クレジットカードの現金化はどの時期から始まったのでしょうか。最近よく広告を見るようになったので、新しい時代のビジネスだという印象がありますが、実際はけっこう昔からあったもののようです。クレジットカードが発明される前から似たようなサービスがあったとも言われています。
クレジットカードの歴史をさかのぼると、アメリカで1950年に最初のクレジットカード会社が設立されました。当初はカードというよりもチケットを集めた手帳のような形態だったそうです。アメリカならではの事情としては、高額紙幣が偽造されやすく信用性が低いためにクレジットカードが代わりに使われるようになったということがあります。また信用情報を蓄積するのに都合がよく、身分証明としてよく使われているということです。
それから10年後、日本でも旧富士銀行と日本交通公社が提携してクレジット会社が設立されました。そしてクレジットカードが普及して間もなく、カード利用分の一部を現金にするというカード現金化サービスが行われるようになりました。といってももちろん今のように専門業者がいるわけではなく、一部の飲食店で顔を見知った常連客に対するサービスとして行われ、知る人ぞ知る裏技という感じだったようです。

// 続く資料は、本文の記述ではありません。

### src/rtl/reg_scoreboard_pkg.sv
// Shared constants and types for the register write-reservation scoreboard.
package reg_scoreboard_pkg;

  localparam int SB_NREG     = 32;
  localparam int SB_CNT_W    = 2;
  localparam int CREG_ADDR_W = 5;

  typedef logic [CREG_ADDR_W-1:0] creg_addr_t;
  typedef logic [SB_CNT_W-1:0]    sb_cnt_t;

endpackage

### src/rtl/reg_scoreboard_sb_entry.sv
// One tracked register: outstanding-write counter, newest-is-load flag and
// underflow detection. The counter saturates at zero instead of wrapping.
module sb_entry
  import reg_scoreboard_pkg::*;
#(
  parameter int CNT_W = SB_CNT_W
) (
  input  logic             clk,
  input  logic             reset_n,
  input  logic             inc,
  input  logic             dec_wb,
  input  logic             dec_kill,
  input  logic             issue_load,
  output logic [CNT_W-1:0] cnt,
  output logic [CNT_W-1:0] cnt_next,
  output logic             ld,
  output logic             underflow
);

  // Two guard bits: one for the +1 headroom, one for the sign.
  localparam int SUM_W = CNT_W + 2;

  logic signed [SUM_W-1:0] sum;

  // Clamp a signed net count into the unsigned counter range (negative -> 0).
  function automatic logic [CNT_W-1:0] sat_cnt(input logic signed [SUM_W-1:0] v);
    if (v[SUM_W-1]) return '0;
    return v[CNT_W-1:0];
  endfunction

  // Net arithmetic of reserve / writeback / squash landing in the same cycle.
  always_comb begin
    sum = $signed({2'b00, cnt})
        + $signed({{(SUM_W-1){1'b0}}, inc})
        - $signed({{(SUM_W-1){1'b0}}, dec_wb})
        - $signed({{(SUM_W-1){1'b0}}, dec_kill});
    underflow = sum[SUM_W-1];
    cnt_next  = sat_cnt(sum);
  end

  // Counter and load flag; the flag only means something while the count is non-zero.
  always_ff @(posedge clk or negedge reset_n) begin
    if (!reset_n) begin
      cnt <= '0;
      ld  <= 1'b0;
    end else begin
      cnt <= cnt_next;
      if (cnt_next == '0) ld <= 1'b0;
      else if (inc)       ld <= issue_load;
    end
  end

endmodule

### src/rtl/reg_scoreboard.sv
// Per-register write-reservation tracker. Decode reserves a destination on
// issue, writeback or squash releases it, and two source ports report whether
// a reservation (and whether a load's) is outstanding. x0 is never tracked.
module reg_scoreboard
  import reg_scoreboard_pkg::*;
#(
  parameter int NREG  = SB_NREG,
  parameter int CNT_W = SB_CNT_W
) (
  input  logic       clk,
  input  logic       reset_n,
  input  logic       issue_valid,
  input  logic [4:0] issue_wa,
  input  logic       issue_load,
  output logic       issue_ready,
  input  logic       wb_valid,
  input  logic [4:0] wb_wa,
  input  logic       kill_valid,
  input  logic [4:0] kill_wa,
  input  logic [4:0] ra1,
  input  logic [4:0] ra2,
  output logic       busy1,
  output logic       busy2,
  output logic       ldpend1,
  output logic       ldpend2,
  output logic       drained,
  output logic       underflow_seen
);

  // Wide enough for every register sitting at its maximum count.
  localparam int TOT_W = CNT_W + 5;
  localparam logic [CNT_W-1:0] CNT_MAX = '1;

  logic [NREG-1:0][CNT_W-1:0] cnt;
  logic [NREG-1:0][CNT_W-1:0] cnt_next;
  logic [NREG-1:0]            ld;
  logic [NREG-1:0]            underflow_vec;
  logic [TOT_W-1:0]           total;
  logic [TOT_W-1:0]           total_next;

  for (genvar r = 0; r < NREG; r++) begin : g_reg
    if (r == 0) begin : g_x0
      assign cnt[r]           = '0;
      assign cnt_next[r]      = '0;
      assign ld[r]            = 1'b0;
      assign underflow_vec[r] = 1'b0;
    end else begin : g_ent
      logic inc;
      logic dec_wb;
      logic dec_kill;

      assign inc      = issue_valid & issue_ready & (issue_wa == creg_addr_t'(r));
      assign dec_wb   = wb_valid   & (wb_wa   == creg_addr_t'(r));
      assign dec_kill = kill_valid & (kill_wa == creg_addr_t'(r));

      sb_entry #(.CNT_W(CNT_W)) u_entry (
        .clk        (clk),
        .reset_n    (reset_n),
        .inc        (inc),
        .dec_wb     (dec_wb),
        .dec_kill   (dec_kill),
        .issue_load (issue_load),
        .cnt        (cnt[r]),
        .cnt_next   (cnt_next[r]),
        .ld         (ld[r]),
        .underflow  (underflow_vec[r])
      );
    end
  end

  // An issue to a register already at its maximum count is dropped.
  assign issue_ready = (cnt[issue_wa] != CNT_MAX);

  // Source queries read registered state only; no same-cycle bypass.
  assign busy1   = (cnt[ra1] != '0);
  assign busy2   = (cnt[ra2] != '0);
  assign ldpend1 = busy1 & ld[ra1];
  assign ldpend2 = busy2 & ld[ra2];

  // Total follows the saturated per-register next counts, so it never drifts.
  always_comb begin
    total_next = '0;
    for (int r = 0; r < NREG; r++) begin
      total_next = total_next + TOT_W'(cnt_next[r]);
    end
  end

  // Outstanding total and sticky record of any release against an empty register.
  always_ff @(posedge clk or negedge reset_n) begin
    if (!reset_n) begin
      total          <= '0;
      underflow_seen <= 1'b0;
    end else begin
      total          <= total_next;
      underflow_seen <= underflow_seen | (|underflow_vec);
    end
  end

  assign drained = (total == '0);

endmodule

### config.mk
export PLATFORM = sky130hd
export DESIGN_NAME = reg_scoreboard
export DESIGN_NICKNAME = d
export VERILOG_FILES = /design/src/rtl/reg_scoreboard_pkg.sv /design/src/rtl/reg_scoreboard_sb_entry.sv /design/src/rtl/reg_scoreboard.sv
export SDC_FILE = /design/constraint.sdc
export NUM_CORES = 1
export LEC_CHECK = 0
export CAP_MARGIN = 15
export CORE_UTILIZATION = 60
export DETAILED_ROUTE_END_ITERATION = 8
export HOLD_SLACK_MARGIN = 0.02
export PLACE_DENSITY_LB_ADDON = 0.1
export SYNTH_ARGS = -nofsm -noshare
export SYNTH_HDL_FRONTEND = slang
export SYNTH_SLANG_ARGS = --single-unit
### constraint.sdc
create_clock -name clk -period 19.3 [get_ports clk]
set_clock_uncertainty 0.15 [all_clocks]
set_input_delay 1.93 -clock clk [delete_from_list [all_inputs] [get_ports clk]]
set_output_delay 1.93 -clock clk [all_outputs]
set_load 0.01 [all_outputs]
==> results_dict.tcl, run 1 <==
set metrics [dict create \
    outcome "complete, no violations" \
    drcViolationCount 0 \
    cts_sinks 101 \
    ctsHoldBuffers 0 \
    row_count 46 \
    via_per_inst 6.402 \
    min-delay-start "g_reg[3].g_ent.u_entry.ld" \
    grt_pass1_vias 7876 \
    grt.overflow.total 0 \
    io_buffers 37 \
    synth_edf_count 0 \
    regToRegStartpoint "g_reg[30].g_ent.u_entry.cnt[1]" \
    critPathRequiredTime_ns 19.44 \
    finalCritPeriodShare_pct 55.67 \
    synth_top_area_cell "dfrtp_1" \
    drv_cap 0 \
    max_freq_mhz 93.07 \
    drt-initial-drc-count 881 \
    core_mm2 0.01600 \
    dr.pass1.iters 5 \
    synth_seq_area_share_pct 25.45 \
    ys_types 58 \
    num_antenna_cells 0 \
    netlist_top_cells_area "dfrtp_1, fa_1, mux4_2" \
    cts_inserted_buffers 9 \
    crit_start "issue_wa[0]" \
    yosysWarningCount 0 \
    ys_ff_latch 101 \
    synthesis.instances 998 \
    period_needed_ns 10.74 \
    worst_pin_slew_ns 1.056 \
    tritoncts "done" \
    critical_path_class "in2reg" \
    die_x_um 130.6 \
    worstSetupStartpointType "input pin" \
    antenna_found_initial 0 \
    end_kind "register" \
    postRouteWirelength_um 30090 \
    start_util_pct 62.06 \
    hold_viol_final 0 \
    setup_viol 0 \
    drive_above_1_share_pct 10.74 \
    area_growth_syn_to_layout_pct 8.757 \
    avgSynthCellArea_um2 9.949 \
    grt_max_degree 67 \
    syn_nets 1189 \
    min_path_type "reg2reg" \
    avgRoutedWirePerCell_um 24.26 \
    slew_headroom_pct 29.44 \
    clkSlewWorstSetupHoldPaths_ns 0.07 \
    ys_async_sr_fraction_pct 100.0 \
    cts.repair.resized 0 \
    arrival_ns 10.89 \
    fin_cells 1240 \
    dp.cells 1224 \
    grt_pass1_wl_um 46170 \
    clock-root-buffer "clkbuf_16" \
    clockBufferDepth 2 \
    gp_congestion 1.004 \
    track_usage_pct 38.68 \
    netlist.area_leader.share_pct 25.45 \
    cts_setup_buffers 0 \
    clkLatencyLatePin_ns 0.37 \
    die-area_mm2 0.01707 \
    syn-cell-area_mm2 0.009930 \
    fp.dieH_um 130.6 \
    ys.flop_type "dfrtp_1" \
    nets 1211 \
    postRouteAntennaNets 0 \
    rsz0062_at_grt "false" \
    slew_viol_final 0 \
    dr_total_vias 7939 \
    tns_ns 0 \
    nFillCells 1313 \
    io_pins 38 \
    htreeDepth 3 \
    cp_max_fo 20 \
    place_hpwl_um 24440 \
]
## through the flow
stage | instance area, um2 | hold slack [ns] | worst slack (ns) | util, %
2_1_floorplan | 9930 | 0.3584 | 9.584 | -
3_3_place_gp | 10470 | 0.3739 | 8.360 | 65.41
3_5_place_dp | 10470 | 0.3884 | 8.246 | 65.41
4_1_cts | 10790 | 0.3979 | 8.600 | 67.42
5_1_grt | 10800 | 0.4126 | 8.211 | 67.49
6_report | 10800 | 0.4028 | 8.555 | 67.49
## Yosys cell counts, types with 21 or more instances
library cell  instances
mux4_2               46
nor3_1               37
or2_2                22
nand2b_1             42
fa_1                 87
nor2_1               69
ha_1                 73
nand2_1             138
dfrtp_1             101
nand3_1              21
clkbuf_1             23
inv_1               114
a21oi_1              27
## layer usage
metal,vias to the layer above,part of all wire (%),global-route usage [%]
met5,-,0,0
met4,0,2.8,14.47
met3,70,12,13.31
met2,472,44,56.74
met1,3918,41,53.33
li1,3479,-,-
## worst max-delay path, cell delays in order
cell and delay (ns):
clkdlybuf4s50_1 0.45, buf_4 0.29, mux4_2 0.54, a22oi_1 0.24, a32o_1 0.62, nand3_1 0.32
nor2_1 0.20, ha_1 0.27, fa_1 0.40, nor3_1 0.60, nand2b_1 0.33, fa_1 0.22
inv_1 0.06, fa_1 0.50, inv_1 0.05, fa_1 0.47, inv_1 0.05, fa_1 0.55
fa_1 0.45, fa_1 0.56, inv_1 0.06, fa_1 0.53, inv_1 0.04, ha_1 0.21
fa_1 0.40, a21o_1 0.19, a21oi_1 0.17, xnor2_1 0.13
## path summary, 6_finish.rpt
kind                                                       end  slack (ns)  cells past startpoint
worst min-delay path                 g_reg[3].g_ent.u_entry.ld        0.40                      2
worst max-delay path                                  total[5]        8.56                     28
max in group asynchronous       g_reg[20].g_ent.u_entry.cnt[0]       16.34                      2
min in group asynchronous        g_reg[4].g_ent.u_entry.cnt[1]        1.37                      1
worst max register to register                        total[5]       10.48                     26
worst min register to register       g_reg[3].g_ent.u_entry.ld        0.40                      2
## sequential cells by signal (all words and copies together) (netlist names)
register             cells
g.g_ent.u_entry.cnt     62
g.g_ent.u_entry.ld      31
total                    7
underflow_seen           1
## cells by family (layout without fill, tap and decap cells)
family	count (synthesis)	after routing	share of synthesized area, %
AO/OA/AOI/OAI	108	108	8.266
multiplexers	74	74	13.47
buffers and inverters	149	175	5.897
AND/OR/NAND/NOR	400	400	19.64
flip-flops	101	101	25.45
XOR/XNOR	6	6	0.5292
adder cells (fa/ha/maj)	160	160	26.74
## layout make-up
class,instances,area (um2),share of cell area (%)
clock buffers,10,239.0,2.213
clock inverters,5,82.58,0.7647
inverters,115,431.7,3.997
multi-input cells,748,6817,63.12
flip-flops and latches,101,2527,23.40
well taps,216,270.3,2.503
repair buffers,45,431.7,3.997
## cells in the final DEF, fill, tap and decap left out, drive strengths merged, types with 36 or more instances in the layout
cell type      synthesis  final
nand2                138    138
inv                  114    116
dfrtp                101    101
fa                    87     87
ha                    73     73
nor2                  69     69
mux4                  46     46
nand2b                42     42
nor3                  38     38
clkdlybuf4s50          0     36
Power of run 1 is not shown: default switching activity piles up to over one toggle a cycle in this logic, so the estimate is an artifact.
==> run 2, diff against run 1 <==
- CORE_UTILIZATION: 60 -> 57
- clock period: 19.3 -> 9.45 ns (I/O delays scaled with it)
==> results_dict.tcl, run 2 (same netlist as run 1, synthesis figures left out) <==
set metrics [dict create \
    fp.dieH_um 134.0 \
    arrival_ns 9.25 \
    finalCritPeriodShare_pct 96.40 \
    die-area_mm2 0.01795 \
    cp_slowest_cell "fa_1" \
    clkSlewWorstSetupHoldPaths_ns 0.07 \
    min_path_type "in2async" \
    r2r_cells 24 \
    clockBufferDepth 2 \
    postRouteWirelength_um 31150 \
    largest_reg_flops 62 \
    critPathRequiredTime_ns 9.59 \
    io_buffers 37 \
    die_x_um 134.0 \
    met2_length_um 13900 \
    regMostFlops "g.g_ent.u_entry.cnt" \
    nets 1306 \
    tritoncts "done" \
    dp.cells 1323 \
    place_hpwl_um 25220 \
    nFillCells 1335 \
    critical_path_class "in2reg" \
    htreeDepth 3 \
    cts_inserted_buffers 9 \
    final_cell_mix "nand2_1, inv_1, dfrtp_1, buf_4, fa_1" \
    clkLatencyLatePin_ns 0.37 \
    gp_congestion 0.9790 \
    end_kind "register" \
    dr_total_vias 8334 \
    clock-root-buffer "clkbuf_16" \
    track_usage_pct 37.54 \
    row_count 47 \
    drive_above_1_share_pct 18.66 \
    violations "design-rule violations" \
    drt-initial-drc-count 1043 \
    io_pins 38 \
    cts_setup_buffers 0 \
    r2r_setup_slack_ns 1.16 \
    grt_pass1_wl_um 48710 \
    worst_pin_slew_ns 1.060 \
    grt.overflow.total 0 \
    slew_viol_final 0 \
    core_mm2 0.01682 \
    avgRoutedWirePerCell_um 23.25 \
    top_regs "g.g_ent.u_entry.cnt (62), g.g_ent.u_entry.ld (31), total (7)" \
    slew_headroom_pct 29.35 \
    outcome "finished, violations left" \
    max_freq_mhz 109.8 \
    num_antenna_cells 0 \
    rsz0062_at_grt "false" \
    hold_viol_final 0 \
    final_common_cell "nand2_1" \
    area_growth_syn_to_layout_pct 16.81 \
    drv_cap 0 \
    wl_met1_um 12770 \
    regToRegStartpoint "g_reg[1].g_ent.u_entry.cnt[0]" \
    worstSetupStartpointType "input pin" \
    crit_top_cell "fa_1" \
    wl_met3_um 3545 \
    grt_max_degree 80 \
    period_needed_ns 9.110 \
    cts_sinks 101 \
    cp_max_fo 14 \
    postRouteAntennaNets 0 \
    setup_viol 0 \
    top_layer_used "met4" \
    drcViolationCount 2 \
    rr_endpoint "total[5]" \
    antenna_found_initial 0 \
    dr.pass1.iters 7 \
    cpPeakStageDelay_ns 0.55 \
    fin_cells 1340 \
    via_per_inst 6.219 \
    start_util_pct 59.04 \
    grt_pass1_vias 8401 \
]
==> run 2: layout make-up <==
class | instances | area (um2) | share of cell area, %
clock buffer | 12 | 266.5 | 2.298
clock inverter | 4 | 55.05 | 0.4747
inverter | 115 | 431.7 | 3.722
multi-input combinational | 748 | 6870 | 59.23
sequential | 101 | 2527 | 21.79
tap | 220 | 275.3 | 2.373
timing repair buffer | 140 | 1172 | 10.11
==> run 2: per-layer routing <==
metal | global-route usage [%] | up-vias
li1 | - | 3670
met3 | 8.844 | 81
met2 | 57.08 | 496
met5 | 0 | -
met4 | 13.57 | 0
met1 | 52.70 | 4087
==> run 2: through the flow <==
stage               setup TNS, ns  hold slack (ns)  utilization (%)  worst slack, ns  instance area (um2)
floorplan                       0           0.3584                -           0.7194                 9930
global placement          -0.1482           0.3810            66.65          -0.1482                11210
detailed placement        -0.2685           0.3916            66.65          -0.1852                11210
CTS                             0           0.3320            68.56           0.1783                11530
global route                    0           0.3448            68.96          0.01438                11600
finish                          0           0.3225            68.96           0.3400                11600
==> run 2: worst max path at each step <==
stage / start / to / slack, ns / cells past startpoint
after floorplan: issue_wa[0] / total[5] / 0.72 / 29
after global placement: issue_wa[0] / total[5] / -0.15 / 26
after detailed placement: issue_wa[0] / total[5] / -0.19 / 26
after CTS: issue_wa[0] / total[5] / 0.18 / 26
after global routing: issue_wa[1] / total[5] / 0.01 / 28
final: issue_wa[1] / total[5] / 0.34 / 26
==> run 2: worst max-delay path: cells and delay by family <==
family | cells | cell delay [ns]
muxes | 3 | 1.19
and+or+nand+nor | 1 | 0.16
buffers and inverters | 6 | 0.95
adders and majority gates | 11 | 4.76
AOI/OAI and AO/OA | 4 | 1.14
xor gates and xnor gates | 1 | 0.13
==> run 2: what timing repair did <==
action / CTS / global route
endpoints found under the setup margin: 0 / 1
gates resized for setup: 0 / 8
hold buffers: 0 / 0
Power of run 2 is left out for the same reason.
==> run 3, diff against run 2 <==
- CTS_CLUSTER_DIAMETER: unset -> 150
==> results of run 3 <==
The final DEF is identical to that of run 2; final timing and power are the same.
Power of run 3 is left out for the same reason.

貨幣が流通し経済システムが構築されるようになると、何をしようにもお金が必要になり、いくらでも求められるようになりました。売れるものなら何でも売り、お金を手に入れたいということで社会は動いているのです。これを考えると、クレジットカードの歴史に新しく現金化サービスが生まれたのではなく、もともと人が現金を手にするためにいろいろ試行錯誤してゆく中で、たまたまクレジットカードを使う方法が生まれてきたと言ってもいいのではないでしょうか。